# Factoring help

• Jul 7th 2007, 01:39 PM
starswept
Factoring help
Hi, I need help with this question:

Factor the expressions px^3 + (p-q)x^2 + (-2p-q)x + 2q and abx^3 + (a-2b-ab)x^2 + (2b-a-2)x + 2

I've tried a few different ways, but none of them work out. Thank you for any help!
• Jul 7th 2007, 01:51 PM
topsquark
Quote:

Originally Posted by starswept
Hi, I need help with this question:

Factor the expressions px^3 + (p-q)x^2 + (-2p-q)x + 2q and abx^3 + (a-2b-ab)x^2 + (2b-a-2)x + 2

I've tried a few different ways, but none of them work out. Thank you for any help!

There's either typos in this or there's something about the problem you aren't telling us.
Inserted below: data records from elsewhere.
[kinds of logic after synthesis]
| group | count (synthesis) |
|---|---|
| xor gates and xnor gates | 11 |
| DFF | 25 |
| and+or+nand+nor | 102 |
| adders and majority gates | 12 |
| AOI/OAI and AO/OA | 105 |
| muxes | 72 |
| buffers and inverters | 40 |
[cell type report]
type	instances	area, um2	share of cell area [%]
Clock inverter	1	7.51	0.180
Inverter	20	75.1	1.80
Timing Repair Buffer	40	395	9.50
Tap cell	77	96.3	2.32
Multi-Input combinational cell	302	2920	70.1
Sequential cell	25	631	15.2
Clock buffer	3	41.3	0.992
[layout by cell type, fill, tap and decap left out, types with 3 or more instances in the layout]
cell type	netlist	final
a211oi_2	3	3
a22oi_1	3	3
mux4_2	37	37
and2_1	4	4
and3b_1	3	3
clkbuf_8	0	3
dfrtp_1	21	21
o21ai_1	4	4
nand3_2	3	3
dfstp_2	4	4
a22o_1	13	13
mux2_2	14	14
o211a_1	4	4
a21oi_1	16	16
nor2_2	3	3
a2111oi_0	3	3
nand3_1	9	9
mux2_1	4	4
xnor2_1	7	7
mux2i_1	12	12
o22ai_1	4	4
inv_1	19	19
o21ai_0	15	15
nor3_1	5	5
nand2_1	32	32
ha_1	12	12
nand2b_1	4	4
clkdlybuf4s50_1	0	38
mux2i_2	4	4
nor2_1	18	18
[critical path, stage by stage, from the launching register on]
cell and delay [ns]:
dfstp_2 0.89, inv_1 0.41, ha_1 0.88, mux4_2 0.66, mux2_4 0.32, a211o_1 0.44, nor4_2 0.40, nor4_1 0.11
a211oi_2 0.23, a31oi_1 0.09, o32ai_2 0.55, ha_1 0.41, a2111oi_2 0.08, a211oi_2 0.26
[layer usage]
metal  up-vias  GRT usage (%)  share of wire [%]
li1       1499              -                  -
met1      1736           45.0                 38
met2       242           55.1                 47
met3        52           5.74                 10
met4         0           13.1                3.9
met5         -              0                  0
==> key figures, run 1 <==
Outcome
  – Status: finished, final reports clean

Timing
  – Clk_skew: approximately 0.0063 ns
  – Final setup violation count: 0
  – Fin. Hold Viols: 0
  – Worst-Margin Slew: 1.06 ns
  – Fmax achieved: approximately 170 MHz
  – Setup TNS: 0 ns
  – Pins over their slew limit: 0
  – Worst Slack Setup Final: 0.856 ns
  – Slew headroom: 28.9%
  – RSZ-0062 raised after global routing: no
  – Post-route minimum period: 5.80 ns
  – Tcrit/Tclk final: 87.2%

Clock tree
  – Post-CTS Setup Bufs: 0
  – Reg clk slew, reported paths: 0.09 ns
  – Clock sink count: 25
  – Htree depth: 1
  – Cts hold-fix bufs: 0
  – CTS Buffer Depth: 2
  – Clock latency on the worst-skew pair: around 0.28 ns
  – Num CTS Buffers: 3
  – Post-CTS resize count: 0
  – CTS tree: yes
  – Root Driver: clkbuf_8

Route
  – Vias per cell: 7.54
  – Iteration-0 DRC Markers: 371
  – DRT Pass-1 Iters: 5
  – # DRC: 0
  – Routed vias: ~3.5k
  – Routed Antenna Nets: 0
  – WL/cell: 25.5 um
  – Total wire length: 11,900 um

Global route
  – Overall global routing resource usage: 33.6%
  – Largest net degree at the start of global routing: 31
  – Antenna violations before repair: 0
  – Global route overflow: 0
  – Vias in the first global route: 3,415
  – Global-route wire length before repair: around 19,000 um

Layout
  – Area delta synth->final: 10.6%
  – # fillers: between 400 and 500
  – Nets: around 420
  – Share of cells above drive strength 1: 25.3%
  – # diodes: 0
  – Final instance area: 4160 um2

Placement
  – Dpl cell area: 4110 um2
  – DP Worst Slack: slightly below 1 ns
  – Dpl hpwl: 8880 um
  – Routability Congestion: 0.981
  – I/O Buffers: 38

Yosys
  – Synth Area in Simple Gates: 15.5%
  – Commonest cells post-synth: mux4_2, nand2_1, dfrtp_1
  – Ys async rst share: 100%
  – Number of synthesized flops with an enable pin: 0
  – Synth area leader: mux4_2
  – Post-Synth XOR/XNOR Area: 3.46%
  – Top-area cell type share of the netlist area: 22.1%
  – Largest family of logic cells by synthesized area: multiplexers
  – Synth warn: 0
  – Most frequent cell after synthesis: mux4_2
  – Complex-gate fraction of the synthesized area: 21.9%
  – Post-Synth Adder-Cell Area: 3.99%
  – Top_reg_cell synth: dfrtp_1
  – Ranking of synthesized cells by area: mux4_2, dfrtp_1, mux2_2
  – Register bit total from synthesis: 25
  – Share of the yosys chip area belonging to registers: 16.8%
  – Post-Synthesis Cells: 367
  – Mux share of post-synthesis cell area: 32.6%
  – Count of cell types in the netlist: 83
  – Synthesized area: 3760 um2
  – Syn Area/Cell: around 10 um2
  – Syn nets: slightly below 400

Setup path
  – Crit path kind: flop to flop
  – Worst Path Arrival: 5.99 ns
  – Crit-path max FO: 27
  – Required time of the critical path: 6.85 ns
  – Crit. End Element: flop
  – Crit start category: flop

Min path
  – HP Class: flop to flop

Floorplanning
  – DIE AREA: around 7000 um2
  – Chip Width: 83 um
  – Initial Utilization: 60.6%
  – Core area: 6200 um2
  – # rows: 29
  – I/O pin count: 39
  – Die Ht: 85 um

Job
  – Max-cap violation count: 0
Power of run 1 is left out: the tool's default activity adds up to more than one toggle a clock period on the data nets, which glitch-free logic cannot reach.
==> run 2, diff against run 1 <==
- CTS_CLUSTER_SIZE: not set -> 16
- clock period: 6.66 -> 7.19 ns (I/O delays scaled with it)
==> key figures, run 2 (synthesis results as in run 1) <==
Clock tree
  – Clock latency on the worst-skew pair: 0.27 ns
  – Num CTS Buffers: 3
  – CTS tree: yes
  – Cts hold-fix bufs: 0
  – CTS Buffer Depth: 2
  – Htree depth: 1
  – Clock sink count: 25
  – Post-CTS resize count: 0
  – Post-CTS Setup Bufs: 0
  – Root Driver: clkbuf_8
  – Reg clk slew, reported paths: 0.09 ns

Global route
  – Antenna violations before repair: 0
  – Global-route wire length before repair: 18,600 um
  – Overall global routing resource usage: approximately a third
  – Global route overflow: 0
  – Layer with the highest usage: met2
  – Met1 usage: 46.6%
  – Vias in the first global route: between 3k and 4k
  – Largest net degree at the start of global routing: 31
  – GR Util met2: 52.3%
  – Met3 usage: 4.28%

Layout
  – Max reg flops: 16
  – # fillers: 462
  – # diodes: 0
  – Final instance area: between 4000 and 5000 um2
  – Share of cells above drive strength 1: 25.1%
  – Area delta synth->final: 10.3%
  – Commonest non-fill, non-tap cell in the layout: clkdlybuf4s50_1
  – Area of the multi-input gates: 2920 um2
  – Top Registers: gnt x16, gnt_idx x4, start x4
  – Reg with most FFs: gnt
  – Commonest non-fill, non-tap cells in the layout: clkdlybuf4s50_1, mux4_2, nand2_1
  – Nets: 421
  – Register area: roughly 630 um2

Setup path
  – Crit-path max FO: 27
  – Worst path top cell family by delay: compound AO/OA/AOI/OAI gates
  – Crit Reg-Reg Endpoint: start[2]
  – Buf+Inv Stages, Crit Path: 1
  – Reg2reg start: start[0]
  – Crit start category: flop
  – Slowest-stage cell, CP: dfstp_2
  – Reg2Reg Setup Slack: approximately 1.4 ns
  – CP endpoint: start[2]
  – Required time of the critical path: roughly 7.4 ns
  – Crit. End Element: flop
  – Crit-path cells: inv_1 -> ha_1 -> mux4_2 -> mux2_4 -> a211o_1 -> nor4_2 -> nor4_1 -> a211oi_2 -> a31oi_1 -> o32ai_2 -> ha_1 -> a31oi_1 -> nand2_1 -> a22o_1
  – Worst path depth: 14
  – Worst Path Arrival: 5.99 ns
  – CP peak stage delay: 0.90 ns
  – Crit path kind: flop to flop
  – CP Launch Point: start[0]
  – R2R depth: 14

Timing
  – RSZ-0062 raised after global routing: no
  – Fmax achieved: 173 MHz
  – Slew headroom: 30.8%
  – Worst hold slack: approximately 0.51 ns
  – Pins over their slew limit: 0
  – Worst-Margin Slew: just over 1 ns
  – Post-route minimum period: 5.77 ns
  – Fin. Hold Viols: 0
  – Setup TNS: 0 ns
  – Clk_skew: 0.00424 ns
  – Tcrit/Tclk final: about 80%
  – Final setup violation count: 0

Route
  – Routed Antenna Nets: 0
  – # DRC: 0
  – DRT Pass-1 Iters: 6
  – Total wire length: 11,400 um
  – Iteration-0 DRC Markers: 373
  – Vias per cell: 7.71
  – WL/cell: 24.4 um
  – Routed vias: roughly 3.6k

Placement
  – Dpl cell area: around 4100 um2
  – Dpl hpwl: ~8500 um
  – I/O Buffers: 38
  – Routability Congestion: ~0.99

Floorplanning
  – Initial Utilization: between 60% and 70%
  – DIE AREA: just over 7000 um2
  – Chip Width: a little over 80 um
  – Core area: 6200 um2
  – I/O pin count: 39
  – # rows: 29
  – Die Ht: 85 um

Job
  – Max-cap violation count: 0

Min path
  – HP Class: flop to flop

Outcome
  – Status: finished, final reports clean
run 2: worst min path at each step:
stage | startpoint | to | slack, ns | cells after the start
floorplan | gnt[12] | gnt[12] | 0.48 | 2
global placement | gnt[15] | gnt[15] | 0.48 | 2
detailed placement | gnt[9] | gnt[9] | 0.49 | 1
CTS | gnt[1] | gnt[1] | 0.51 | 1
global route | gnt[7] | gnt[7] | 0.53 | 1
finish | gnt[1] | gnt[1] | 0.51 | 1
## config.mk

```make
export PLATFORM = sky130hd
export DESIGN_NAME = cmd_loader_flat
export DESIGN_NICKNAME = d
export VERILOG_FILES = /design/src/rtl/cmd_loader_if.sv /design/src/rtl/cmd_loader.sv /design/src/flat_wrapper.sv
export SDC_FILE = /design/constraint.sdc
export NUM_CORES = 1
export LEC_CHECK = 0
export ABC_CLOCK_PERIOD_IN_PS = 2910
export CORE_AREA = 5 5 167 169
export DETAILED_ROUTE_END_ITERATION = 10
export DIE_AREA = 0 0 172 174
export PLACE_DENSITY = 0.71
export SYNTH_ARGS = -nofsm -noshare
export SYNTH_HDL_FRONTEND = slang
export SYNTH_SLANG_ARGS = --single-unit
```

## constraint.sdc

```tcl
create_clock -name clk -period 2.91 [get_ports clk]
set_clock_uncertainty 0.2 [all_clocks]
set_input_delay 0.291 -clock clk [delete_from_list [all_inputs] [get_ports clk]]
set_output_delay 0.291 -clock clk [all_outputs]
set_load 0.02 [all_outputs]
```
I don't believe these can be factored in general.

-Dan
• Jul 7th 2007, 01:52 PM
janvdl
Quote:

$\displaystyle px^3 + (p-q)x^2 + (-2p-q)x + 2q$
$\displaystyle px^3 + px^2 -2px - qx^2 - qx + 2q$

$\displaystyle px(x^2 + x - 2) - q(x^2 - x - 2)$

$\displaystyle px(x^2 + x - 2) - q(x^2 - x - 2)$

$\displaystyle (px - q)(x + 2)(x - 1)$
• Jul 7th 2007, 01:52 PM
janvdl
Quote:

Originally Posted by topsquark
There's either typos in this or there's something about the problem you aren't telling us. I don't believe these can be factored in general.

-Dan

Oh yes they can :D
• Jul 7th 2007, 02:03 PM
rualin
$\displaystyle px^3+(p-q)x^2+(-2p-q)x+2q = -(x-1)(x+2)(q-px)$ says QuickMath

We can make a list of the possible zeros, which include $\displaystyle \pm 1, \pm 2, \pm q$ and check which yield a zero either through substitution or synthetic division.
• Jul 7th 2007, 02:09 PM
rualin
You factored wrong on $\displaystyle px(x^2 + x - 2) - q(x^2 - x + 2)$, Janvdl. The rest looks fine.
• Jul 7th 2007, 02:10 PM
Jhevon
Quote:

Originally Posted by rualin
$\displaystyle px^3+(p-q)x^2+(-2p-q)x+2q = -(x-1)(x+2)(q-px)$ says QuickMath

We can make a list of the possible zeros, which include $\displaystyle \pm 1, \pm 2, \pm q$ and check which yield a zero either through substitution or synthetic division.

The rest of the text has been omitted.